Sometimes I see small eruptions of sentiments to hire only Americans (and legal residents of course). You'll see new sites like hireamericans.org arrive. While I certainly understand the emotional pull and the therapeutic value of these sites, in my opinion, they will have very, very limited success. There are a couple of limiting issues. First, this action is targeted at the very bottom of the food chain, meaning that it effects will be limited. It would be far more effective of course to get some of the hire American clauses on sporadic bills to actually stick enough to get enacted.

The second and saddest reason is that Americans are not politically active as a culture. Even when there is activity that is directly against their vested interests, they rarely react. In my experience, you'll find only a few percent of people will be active enough to even respond to political stimulus. Of that group, only a tiny fraction would actually become politically active. I would expect such pitiful numbers to apply to any "buy American" initiatives.

Comments

getting people to take action

It seems, still the most effective group to take any action are unions. But then that depends upon union leadership. Even worse, most Americans are not in a union and when it comes to Professional careers, STEM, the numbers are beyond pathetic. AFL-CIO DPE was reasonably active for professional workers but it seems the bulk of their activites are always about getting more members through "amnesty", which puts American workers in direct opposition, often of labor unions. Now on H-1B, L-1 and other guest worker Visas, the AFL-CIO at least has actively lobbied, in our interests too, for reforms....

In terms of "buy America" well, nuf said with Walmart being the number 1 retailer and now it's plain hard to find American to even buy.

Some good news is Ford is opening up some battery and electric car plants in Detroit, and that's the bottom line, we need U.S. corporations to open up manufacturing in the U.S. and hire U.S. and then we can also have made in the U.S.

 

getting involved

I would say that I am pretty surprised that IT Professionals are not out there standing in front of Corporations picketing with banners saying no more outsourcing, but I wouldn't necessarily agree that American's don't want to get involved Politically because look at the Tea Party movement for example. Also, I just received an email from PETA asking all their members to attend an organized event. I think what IT Professionals are missing is a group similar to PETA where emails are sent to members to attend different functions to try to bring their concerns into the public eye. I think right now all there is for IT Professionals are blogs to post on but no real group that get's out there and tries to make changes like PETA does.

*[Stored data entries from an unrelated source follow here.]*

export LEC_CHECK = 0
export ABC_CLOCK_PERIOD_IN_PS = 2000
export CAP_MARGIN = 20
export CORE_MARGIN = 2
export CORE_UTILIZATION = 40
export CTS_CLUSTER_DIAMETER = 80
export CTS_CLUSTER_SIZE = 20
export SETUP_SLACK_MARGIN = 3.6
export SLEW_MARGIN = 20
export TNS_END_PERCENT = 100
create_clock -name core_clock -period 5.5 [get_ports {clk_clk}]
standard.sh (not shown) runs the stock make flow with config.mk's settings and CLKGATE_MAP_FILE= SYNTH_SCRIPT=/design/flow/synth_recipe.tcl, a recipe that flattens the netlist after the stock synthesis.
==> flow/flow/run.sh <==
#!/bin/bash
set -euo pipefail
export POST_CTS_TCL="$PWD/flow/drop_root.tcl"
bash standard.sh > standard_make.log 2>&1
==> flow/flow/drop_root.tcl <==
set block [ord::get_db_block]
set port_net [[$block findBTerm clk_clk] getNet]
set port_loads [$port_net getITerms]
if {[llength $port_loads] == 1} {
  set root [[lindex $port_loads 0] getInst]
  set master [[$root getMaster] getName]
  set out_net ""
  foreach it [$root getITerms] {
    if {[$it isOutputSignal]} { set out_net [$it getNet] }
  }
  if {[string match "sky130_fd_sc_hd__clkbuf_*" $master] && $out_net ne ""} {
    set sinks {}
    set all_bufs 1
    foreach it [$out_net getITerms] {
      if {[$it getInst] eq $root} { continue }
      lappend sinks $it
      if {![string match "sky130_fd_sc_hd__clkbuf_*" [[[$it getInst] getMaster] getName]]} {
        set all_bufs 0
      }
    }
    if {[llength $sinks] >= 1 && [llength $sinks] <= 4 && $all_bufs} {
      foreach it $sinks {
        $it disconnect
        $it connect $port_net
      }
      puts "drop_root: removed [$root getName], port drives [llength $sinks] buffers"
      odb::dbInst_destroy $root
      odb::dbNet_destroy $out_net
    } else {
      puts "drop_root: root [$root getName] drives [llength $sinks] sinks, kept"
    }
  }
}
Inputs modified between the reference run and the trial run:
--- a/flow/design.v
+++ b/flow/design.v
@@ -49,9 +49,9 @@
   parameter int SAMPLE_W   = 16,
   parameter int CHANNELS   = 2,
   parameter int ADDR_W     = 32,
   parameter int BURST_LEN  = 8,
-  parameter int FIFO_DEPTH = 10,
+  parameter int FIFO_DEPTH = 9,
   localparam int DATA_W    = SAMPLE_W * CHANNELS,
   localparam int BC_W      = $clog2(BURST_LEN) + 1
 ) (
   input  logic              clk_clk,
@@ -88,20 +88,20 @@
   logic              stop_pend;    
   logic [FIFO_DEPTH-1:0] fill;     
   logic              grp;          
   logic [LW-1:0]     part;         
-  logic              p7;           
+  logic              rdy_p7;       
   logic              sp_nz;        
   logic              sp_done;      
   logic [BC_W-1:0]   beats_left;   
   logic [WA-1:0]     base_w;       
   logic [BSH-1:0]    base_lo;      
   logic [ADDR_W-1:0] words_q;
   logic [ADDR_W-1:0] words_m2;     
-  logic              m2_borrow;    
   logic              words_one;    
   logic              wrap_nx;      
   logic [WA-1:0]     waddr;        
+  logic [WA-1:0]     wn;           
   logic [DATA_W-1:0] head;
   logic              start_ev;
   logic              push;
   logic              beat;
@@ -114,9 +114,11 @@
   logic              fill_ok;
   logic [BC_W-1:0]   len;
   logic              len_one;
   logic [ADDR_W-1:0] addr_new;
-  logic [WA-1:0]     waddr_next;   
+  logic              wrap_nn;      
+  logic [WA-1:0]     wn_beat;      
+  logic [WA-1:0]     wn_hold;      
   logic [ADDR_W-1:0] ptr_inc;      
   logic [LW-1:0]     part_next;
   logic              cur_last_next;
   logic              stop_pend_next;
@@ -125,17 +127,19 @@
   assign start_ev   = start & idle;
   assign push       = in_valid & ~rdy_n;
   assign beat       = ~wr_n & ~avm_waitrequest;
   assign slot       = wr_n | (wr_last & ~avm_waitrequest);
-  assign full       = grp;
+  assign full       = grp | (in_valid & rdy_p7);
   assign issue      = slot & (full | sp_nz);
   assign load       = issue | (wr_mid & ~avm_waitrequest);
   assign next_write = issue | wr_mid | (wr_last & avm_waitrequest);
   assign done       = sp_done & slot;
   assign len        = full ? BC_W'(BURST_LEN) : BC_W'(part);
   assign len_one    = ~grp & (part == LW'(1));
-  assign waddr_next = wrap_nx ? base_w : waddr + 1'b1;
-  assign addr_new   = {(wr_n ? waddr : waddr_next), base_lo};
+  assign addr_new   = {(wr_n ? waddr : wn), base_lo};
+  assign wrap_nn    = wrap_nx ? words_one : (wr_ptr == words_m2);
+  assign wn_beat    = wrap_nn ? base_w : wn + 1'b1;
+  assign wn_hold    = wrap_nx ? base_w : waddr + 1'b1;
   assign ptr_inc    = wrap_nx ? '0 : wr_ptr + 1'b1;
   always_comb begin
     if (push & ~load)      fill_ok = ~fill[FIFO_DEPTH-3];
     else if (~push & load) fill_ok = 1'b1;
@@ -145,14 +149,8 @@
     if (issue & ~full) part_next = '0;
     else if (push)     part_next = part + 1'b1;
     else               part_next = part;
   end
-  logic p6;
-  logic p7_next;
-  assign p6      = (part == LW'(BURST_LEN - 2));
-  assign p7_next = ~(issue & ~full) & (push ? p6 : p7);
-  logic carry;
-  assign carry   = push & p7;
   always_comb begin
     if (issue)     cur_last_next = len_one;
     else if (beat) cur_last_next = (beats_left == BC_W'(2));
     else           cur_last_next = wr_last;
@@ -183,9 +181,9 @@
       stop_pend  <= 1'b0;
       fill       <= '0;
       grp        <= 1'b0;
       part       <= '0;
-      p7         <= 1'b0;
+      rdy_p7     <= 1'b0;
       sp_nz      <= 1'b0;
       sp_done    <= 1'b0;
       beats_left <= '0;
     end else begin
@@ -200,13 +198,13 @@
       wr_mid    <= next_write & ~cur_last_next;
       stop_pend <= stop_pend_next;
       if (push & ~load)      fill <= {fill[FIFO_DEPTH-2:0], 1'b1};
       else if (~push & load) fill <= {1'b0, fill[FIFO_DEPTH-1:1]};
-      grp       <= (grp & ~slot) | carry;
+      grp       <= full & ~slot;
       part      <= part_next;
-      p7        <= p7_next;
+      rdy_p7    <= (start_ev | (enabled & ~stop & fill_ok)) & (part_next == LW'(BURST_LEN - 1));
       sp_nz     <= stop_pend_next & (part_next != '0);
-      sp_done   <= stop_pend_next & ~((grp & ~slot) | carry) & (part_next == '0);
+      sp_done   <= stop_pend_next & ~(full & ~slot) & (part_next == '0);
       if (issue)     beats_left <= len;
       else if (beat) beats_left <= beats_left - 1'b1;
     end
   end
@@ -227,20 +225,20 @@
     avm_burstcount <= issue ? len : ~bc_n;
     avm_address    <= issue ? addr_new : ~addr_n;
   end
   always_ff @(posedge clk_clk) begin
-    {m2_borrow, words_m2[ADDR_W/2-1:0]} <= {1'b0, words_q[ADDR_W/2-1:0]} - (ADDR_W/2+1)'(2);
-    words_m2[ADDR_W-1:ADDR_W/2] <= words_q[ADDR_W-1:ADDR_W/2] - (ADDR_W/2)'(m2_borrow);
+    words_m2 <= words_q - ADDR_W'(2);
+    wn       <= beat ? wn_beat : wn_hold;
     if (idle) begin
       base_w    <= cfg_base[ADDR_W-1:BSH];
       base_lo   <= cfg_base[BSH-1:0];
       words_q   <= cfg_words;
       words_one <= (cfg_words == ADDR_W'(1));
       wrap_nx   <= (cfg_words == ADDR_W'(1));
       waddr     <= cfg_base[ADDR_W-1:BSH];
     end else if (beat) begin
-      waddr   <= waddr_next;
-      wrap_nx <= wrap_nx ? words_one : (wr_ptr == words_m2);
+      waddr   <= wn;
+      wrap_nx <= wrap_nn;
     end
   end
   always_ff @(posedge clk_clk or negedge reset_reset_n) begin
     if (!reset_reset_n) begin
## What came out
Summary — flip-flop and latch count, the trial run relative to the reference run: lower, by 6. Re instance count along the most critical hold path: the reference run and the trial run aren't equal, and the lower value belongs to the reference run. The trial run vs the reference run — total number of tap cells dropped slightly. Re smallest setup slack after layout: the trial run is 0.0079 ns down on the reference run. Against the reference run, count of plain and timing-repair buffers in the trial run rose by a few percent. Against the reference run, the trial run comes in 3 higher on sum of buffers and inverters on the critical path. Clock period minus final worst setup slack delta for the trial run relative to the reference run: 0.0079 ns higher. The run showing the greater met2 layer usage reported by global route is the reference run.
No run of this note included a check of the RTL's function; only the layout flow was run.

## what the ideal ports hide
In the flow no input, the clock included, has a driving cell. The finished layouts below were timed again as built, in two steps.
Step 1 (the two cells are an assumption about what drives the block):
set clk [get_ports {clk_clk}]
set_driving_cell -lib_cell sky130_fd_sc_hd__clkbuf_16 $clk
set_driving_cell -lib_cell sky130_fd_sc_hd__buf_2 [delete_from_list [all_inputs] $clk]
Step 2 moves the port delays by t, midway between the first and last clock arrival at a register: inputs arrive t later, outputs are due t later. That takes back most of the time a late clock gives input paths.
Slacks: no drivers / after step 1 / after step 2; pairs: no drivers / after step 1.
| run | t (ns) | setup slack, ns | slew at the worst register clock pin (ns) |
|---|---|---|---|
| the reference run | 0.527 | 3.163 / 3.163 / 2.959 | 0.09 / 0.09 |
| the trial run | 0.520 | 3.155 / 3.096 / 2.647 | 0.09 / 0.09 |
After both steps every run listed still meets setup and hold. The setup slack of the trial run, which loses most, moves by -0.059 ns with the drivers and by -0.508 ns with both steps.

For example, I'm an unemployed Business Systems Analyst looking for a job and I should be getting phone calls, emails and job offers but instead I'm getting maybe 1 or 2 job postings a day that are Contract only. It seems outsourcing has really changed the IT industry to contract only jobs that pay no retirement or benefits.

 

welcome sandalwood!

I agree and one of the purposes of this site is to try to get people to organize and pipe up. Right now it's a community blog, but the site is powerful enough if we get people using the site, I can add things like email alerts, action items and even faxes (although faxes costs money, so that's the drawback!)

Right now if people just write about these ridiculous things then others might read them and sign up, join in.

For example, we have ZERO job growth for a decade. That's ZERO, that alone, one would think we'd all wake up and scream that the great worker squeeze, partly through offshore outsourcing jobs, is obviously not working for Americans and for America!